In 1928, Stalin launched the first of thirteen "Five Year Plans" for the Soviet Union. At the time, the Union was in a state of poverty and disrepair with life expectancy low and infant mortality shockingly high. The idea was that the plans would ultimately lead to a communist utopia in the form of a hugely advanced industrial economy, a "powerhouse" of industry. The plans generally looked to address the shortfalls in the USSR's agriculture, transportation, communication, health, education and many more areas but the main emphasis of these plans was always centred around power and capital goods. The attempt to convert a starving, depressed nation into a western economy brought huge suffering to the people of Russia. In fact, the famine of 1932 which was caused by the disruption associated by "Collectivization" (aggressive land farming) caused the death of millions of people. This fact was vehemently denied until the dissolution of the Soviet Union in 1990, despite the fact that the census of 1937 revealed a population loss in line with the deaths associated with World War 2 in its entirety.

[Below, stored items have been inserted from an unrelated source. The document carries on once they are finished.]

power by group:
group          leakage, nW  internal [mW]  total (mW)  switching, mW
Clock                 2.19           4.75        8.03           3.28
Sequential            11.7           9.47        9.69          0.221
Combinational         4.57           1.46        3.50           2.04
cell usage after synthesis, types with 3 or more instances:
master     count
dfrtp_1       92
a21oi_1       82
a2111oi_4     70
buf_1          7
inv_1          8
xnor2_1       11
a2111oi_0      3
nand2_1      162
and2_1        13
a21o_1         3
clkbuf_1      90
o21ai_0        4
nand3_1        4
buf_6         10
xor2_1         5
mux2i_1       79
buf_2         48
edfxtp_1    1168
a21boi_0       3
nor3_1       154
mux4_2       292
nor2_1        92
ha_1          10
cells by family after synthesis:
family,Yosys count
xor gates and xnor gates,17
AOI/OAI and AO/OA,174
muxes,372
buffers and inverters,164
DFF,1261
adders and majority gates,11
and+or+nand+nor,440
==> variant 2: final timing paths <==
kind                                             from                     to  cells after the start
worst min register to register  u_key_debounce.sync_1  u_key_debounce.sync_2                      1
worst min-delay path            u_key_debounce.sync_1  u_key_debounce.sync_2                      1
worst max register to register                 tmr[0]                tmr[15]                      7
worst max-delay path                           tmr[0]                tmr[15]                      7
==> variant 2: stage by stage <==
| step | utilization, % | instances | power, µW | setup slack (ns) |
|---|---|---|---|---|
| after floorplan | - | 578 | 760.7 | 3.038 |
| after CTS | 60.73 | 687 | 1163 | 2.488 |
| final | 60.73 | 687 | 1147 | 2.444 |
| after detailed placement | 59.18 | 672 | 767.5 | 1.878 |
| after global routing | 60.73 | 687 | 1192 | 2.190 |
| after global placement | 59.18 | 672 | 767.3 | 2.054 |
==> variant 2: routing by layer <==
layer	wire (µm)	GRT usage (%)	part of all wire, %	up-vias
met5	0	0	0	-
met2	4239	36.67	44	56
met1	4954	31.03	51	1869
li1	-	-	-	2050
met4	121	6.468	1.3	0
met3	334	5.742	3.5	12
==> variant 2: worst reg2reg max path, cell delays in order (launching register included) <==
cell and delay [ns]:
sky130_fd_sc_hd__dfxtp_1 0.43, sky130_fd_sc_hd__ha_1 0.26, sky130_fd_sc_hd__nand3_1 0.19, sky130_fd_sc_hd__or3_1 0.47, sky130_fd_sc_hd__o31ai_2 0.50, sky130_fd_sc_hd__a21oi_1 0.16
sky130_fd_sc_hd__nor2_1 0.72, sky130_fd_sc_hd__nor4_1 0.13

In 1936, the Nazi Party launched their very own Five Year Plan (this actually turned out to be a Four Year Plan) in order to ready themselves for war. Hitler put Hermann Goring in charge of this plan and awarded him a tremendous amount of power and control over the economy. His decision was to invest in military resource at the expense of civilian economic growth. In short, Goring led Germany into war-readiness.
Why is this relevant to your own Five Year Plan? It absolutely isn't.